How to complete this task: Set down every record once more, exactly as given.

Saved data entries:
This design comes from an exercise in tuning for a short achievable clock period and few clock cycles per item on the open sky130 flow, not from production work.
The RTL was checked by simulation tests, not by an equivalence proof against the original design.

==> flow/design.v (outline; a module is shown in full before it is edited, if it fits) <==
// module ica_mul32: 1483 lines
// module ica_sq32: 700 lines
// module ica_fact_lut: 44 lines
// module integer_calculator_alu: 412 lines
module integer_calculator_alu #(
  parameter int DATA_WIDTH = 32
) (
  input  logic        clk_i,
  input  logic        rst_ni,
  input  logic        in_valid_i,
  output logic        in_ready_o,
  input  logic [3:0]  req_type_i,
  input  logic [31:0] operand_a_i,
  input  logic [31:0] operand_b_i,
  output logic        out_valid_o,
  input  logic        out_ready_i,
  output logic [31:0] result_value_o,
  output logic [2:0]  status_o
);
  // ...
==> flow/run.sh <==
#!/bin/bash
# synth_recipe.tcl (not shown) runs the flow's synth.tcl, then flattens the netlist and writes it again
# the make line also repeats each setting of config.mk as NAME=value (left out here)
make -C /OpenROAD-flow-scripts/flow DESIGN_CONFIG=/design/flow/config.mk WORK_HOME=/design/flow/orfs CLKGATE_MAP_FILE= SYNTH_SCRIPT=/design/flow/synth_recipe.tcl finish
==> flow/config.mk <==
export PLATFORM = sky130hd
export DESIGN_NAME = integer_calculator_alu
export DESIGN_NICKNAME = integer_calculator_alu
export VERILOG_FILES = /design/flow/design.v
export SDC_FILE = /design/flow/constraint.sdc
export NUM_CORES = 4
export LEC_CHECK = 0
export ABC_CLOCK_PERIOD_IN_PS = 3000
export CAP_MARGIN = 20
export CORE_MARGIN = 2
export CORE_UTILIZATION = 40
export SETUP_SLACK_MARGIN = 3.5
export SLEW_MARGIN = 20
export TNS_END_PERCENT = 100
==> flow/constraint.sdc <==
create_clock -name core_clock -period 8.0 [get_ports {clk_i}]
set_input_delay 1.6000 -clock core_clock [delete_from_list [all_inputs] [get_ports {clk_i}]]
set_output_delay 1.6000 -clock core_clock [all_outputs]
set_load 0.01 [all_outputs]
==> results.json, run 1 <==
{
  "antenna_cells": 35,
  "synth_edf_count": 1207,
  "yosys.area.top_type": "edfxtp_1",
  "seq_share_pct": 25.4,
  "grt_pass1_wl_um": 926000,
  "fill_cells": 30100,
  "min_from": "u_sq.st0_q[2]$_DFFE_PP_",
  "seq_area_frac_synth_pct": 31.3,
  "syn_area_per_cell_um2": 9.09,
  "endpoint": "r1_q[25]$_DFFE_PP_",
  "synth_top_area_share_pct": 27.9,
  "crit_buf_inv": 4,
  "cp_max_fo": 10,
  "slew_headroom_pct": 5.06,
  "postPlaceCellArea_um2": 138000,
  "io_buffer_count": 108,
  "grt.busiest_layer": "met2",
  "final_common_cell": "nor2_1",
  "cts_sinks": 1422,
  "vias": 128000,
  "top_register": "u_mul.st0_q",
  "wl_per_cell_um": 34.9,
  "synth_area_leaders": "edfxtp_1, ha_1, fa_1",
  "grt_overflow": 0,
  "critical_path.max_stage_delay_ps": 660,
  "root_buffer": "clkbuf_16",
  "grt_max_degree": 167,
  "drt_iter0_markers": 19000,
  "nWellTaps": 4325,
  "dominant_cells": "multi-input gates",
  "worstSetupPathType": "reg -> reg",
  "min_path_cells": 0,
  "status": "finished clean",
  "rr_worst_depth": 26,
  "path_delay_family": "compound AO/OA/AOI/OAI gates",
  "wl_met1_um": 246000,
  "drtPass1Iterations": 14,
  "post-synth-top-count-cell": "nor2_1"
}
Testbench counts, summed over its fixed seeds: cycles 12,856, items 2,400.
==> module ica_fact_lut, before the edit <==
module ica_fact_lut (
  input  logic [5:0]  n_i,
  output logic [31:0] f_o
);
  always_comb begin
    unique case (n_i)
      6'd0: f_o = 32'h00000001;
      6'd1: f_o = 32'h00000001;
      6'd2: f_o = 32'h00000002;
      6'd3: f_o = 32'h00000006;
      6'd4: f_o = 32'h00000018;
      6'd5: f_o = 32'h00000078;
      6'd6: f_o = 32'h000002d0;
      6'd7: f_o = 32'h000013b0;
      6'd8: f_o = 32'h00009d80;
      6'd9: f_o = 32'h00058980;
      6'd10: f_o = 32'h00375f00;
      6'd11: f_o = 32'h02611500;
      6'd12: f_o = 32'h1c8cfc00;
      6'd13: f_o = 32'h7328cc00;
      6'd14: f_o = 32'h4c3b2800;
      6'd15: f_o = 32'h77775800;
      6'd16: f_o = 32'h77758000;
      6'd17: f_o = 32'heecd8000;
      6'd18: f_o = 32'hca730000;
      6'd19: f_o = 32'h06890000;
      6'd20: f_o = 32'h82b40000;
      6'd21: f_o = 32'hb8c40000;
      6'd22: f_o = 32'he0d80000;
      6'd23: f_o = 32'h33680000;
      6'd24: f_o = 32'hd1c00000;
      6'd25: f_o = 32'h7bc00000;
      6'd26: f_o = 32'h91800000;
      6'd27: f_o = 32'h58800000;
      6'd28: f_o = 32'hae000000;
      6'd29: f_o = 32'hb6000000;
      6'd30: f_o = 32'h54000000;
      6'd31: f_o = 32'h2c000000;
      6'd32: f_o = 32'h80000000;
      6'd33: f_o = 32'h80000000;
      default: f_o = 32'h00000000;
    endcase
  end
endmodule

Answer for this exercise:
This design comes from an exercise in tuning for a short achievable clock period and few clock cycles per item on the open sky130 flow, not from production work.
The RTL was checked by simulation tests, not by an equivalence proof against the original design.

==> flow/design.v (outline; a module is shown in full before it is edited, if it fits) <==
// module ica_mul32: 1483 lines
// module ica_sq32: 700 lines
// module ica_fact_lut: 44 lines
// module integer_calculator_alu: 412 lines
module integer_calculator_alu #(
  parameter int DATA_WIDTH = 32
) (
  input  logic        clk_i,
  input  logic        rst_ni,
  input  logic        in_valid_i,
  output logic        in_ready_o,
  input  logic [3:0]  req_type_i,
  input  logic [31:0] operand_a_i,
  input  logic [31:0] operand_b_i,
  output logic        out_valid_o,
  input  logic        out_ready_i,
  output logic [31:0] result_value_o,
  output logic [2:0]  status_o
);
  // ...
==> flow/run.sh <==
#!/bin/bash
# synth_recipe.tcl (not shown) runs the flow's synth.tcl, then flattens the netlist and writes it again
# the make line also repeats each setting of config.mk as NAME=value (left out here)
make -C /OpenROAD-flow-scripts/flow DESIGN_CONFIG=/design/flow/config.mk WORK_HOME=/design/flow/orfs CLKGATE_MAP_FILE= SYNTH_SCRIPT=/design/flow/synth_recipe.tcl finish
==> flow/config.mk <==
export PLATFORM = sky130hd
export DESIGN_NAME = integer_calculator_alu
export DESIGN_NICKNAME = integer_calculator_alu
export VERILOG_FILES = /design/flow/design.v
export SDC_FILE = /design/flow/constraint.sdc
export NUM_CORES = 4
export LEC_CHECK = 0
export ABC_CLOCK_PERIOD_IN_PS = 3000
export CAP_MARGIN = 20
export CORE_MARGIN = 2
export CORE_UTILIZATION = 40
export SETUP_SLACK_MARGIN = 3.5
export SLEW_MARGIN = 20
export TNS_END_PERCENT = 100
==> flow/constraint.sdc <==
create_clock -name core_clock -period 8.0 [get_ports {clk_i}]
set_input_delay 1.6000 -clock core_clock [delete_from_list [all_inputs] [get_ports {clk_i}]]
set_output_delay 1.6000 -clock core_clock [all_outputs]
set_load 0.01 [all_outputs]
==> results.json, run 1 <==
{
  "antenna_cells": 35,
  "synth_edf_count": 1207,
  "yosys.area.top_type": "edfxtp_1",
  "seq_share_pct": 25.4,
  "grt_pass1_wl_um": 926000,
  "fill_cells": 30100,
  "min_from": "u_sq.st0_q[2]$_DFFE_PP_",
  "seq_area_frac_synth_pct": 31.3,
  "syn_area_per_cell_um2": 9.09,
  "endpoint": "r1_q[25]$_DFFE_PP_",
  "synth_top_area_share_pct": 27.9,
  "crit_buf_inv": 4,
  "cp_max_fo": 10,
  "slew_headroom_pct": 5.06,
  "postPlaceCellArea_um2": 138000,
  "io_buffer_count": 108,
  "grt.busiest_layer": "met2",
  "final_common_cell": "nor2_1",
  "cts_sinks": 1422,
  "vias": 128000,
  "top_register": "u_mul.st0_q",
  "wl_per_cell_um": 34.9,
  "synth_area_leaders": "edfxtp_1, ha_1, fa_1",
  "grt_overflow": 0,
  "critical_path.max_stage_delay_ps": 660,
  "root_buffer": "clkbuf_16",
  "grt_max_degree": 167,
  "drt_iter0_markers": 19000,
  "nWellTaps": 4325,
  "dominant_cells": "multi-input gates",
  "worstSetupPathType": "reg -> reg",
  "min_path_cells": 0,
  "status": "finished clean",
  "rr_worst_depth": 26,
  "path_delay_family": "compound AO/OA/AOI/OAI gates",
  "wl_met1_um": 246000,
  "drtPass1Iterations": 14,
  "post-synth-top-count-cell": "nor2_1"
}
Testbench counts, summed over its fixed seeds: cycles 12,856, items 2,400.
==> module ica_fact_lut, before the edit <==
module ica_fact_lut (
  input  logic [5:0]  n_i,
  output logic [31:0] f_o
);
  always_comb begin
    unique case (n_i)
      6'd0: f_o = 32'h00000001;
      6'd1: f_o = 32'h00000001;
      6'd2: f_o = 32'h00000002;
      6'd3: f_o = 32'h00000006;
      6'd4: f_o = 32'h00000018;
      6'd5: f_o = 32'h00000078;
      6'd6: f_o = 32'h000002d0;
      6'd7: f_o = 32'h000013b0;
      6'd8: f_o = 32'h00009d80;
      6'd9: f_o = 32'h00058980;
      6'd10: f_o = 32'h00375f00;
      6'd11: f_o = 32'h02611500;
      6'd12: f_o = 32'h1c8cfc00;
      6'd13: f_o = 32'h7328cc00;
      6'd14: f_o = 32'h4c3b2800;
      6'd15: f_o = 32'h77775800;
      6'd16: f_o = 32'h77758000;
      6'd17: f_o = 32'heecd8000;
      6'd18: f_o = 32'hca730000;
      6'd19: f_o = 32'h06890000;
      6'd20: f_o = 32'h82b40000;
      6'd21: f_o = 32'hb8c40000;
      6'd22: f_o = 32'he0d80000;
      6'd23: f_o = 32'h33680000;
      6'd24: f_o = 32'hd1c00000;
      6'd25: f_o = 32'h7bc00000;
      6'd26: f_o = 32'h91800000;
      6'd27: f_o = 32'h58800000;
      6'd28: f_o = 32'hae000000;
      6'd29: f_o = 32'hb6000000;
      6'd30: f_o = 32'h54000000;
      6'd31: f_o = 32'h2c000000;
      6'd32: f_o = 32'h80000000;
      6'd33: f_o = 32'h80000000;
      default: f_o = 32'h00000000;
    endcase
  end
endmodule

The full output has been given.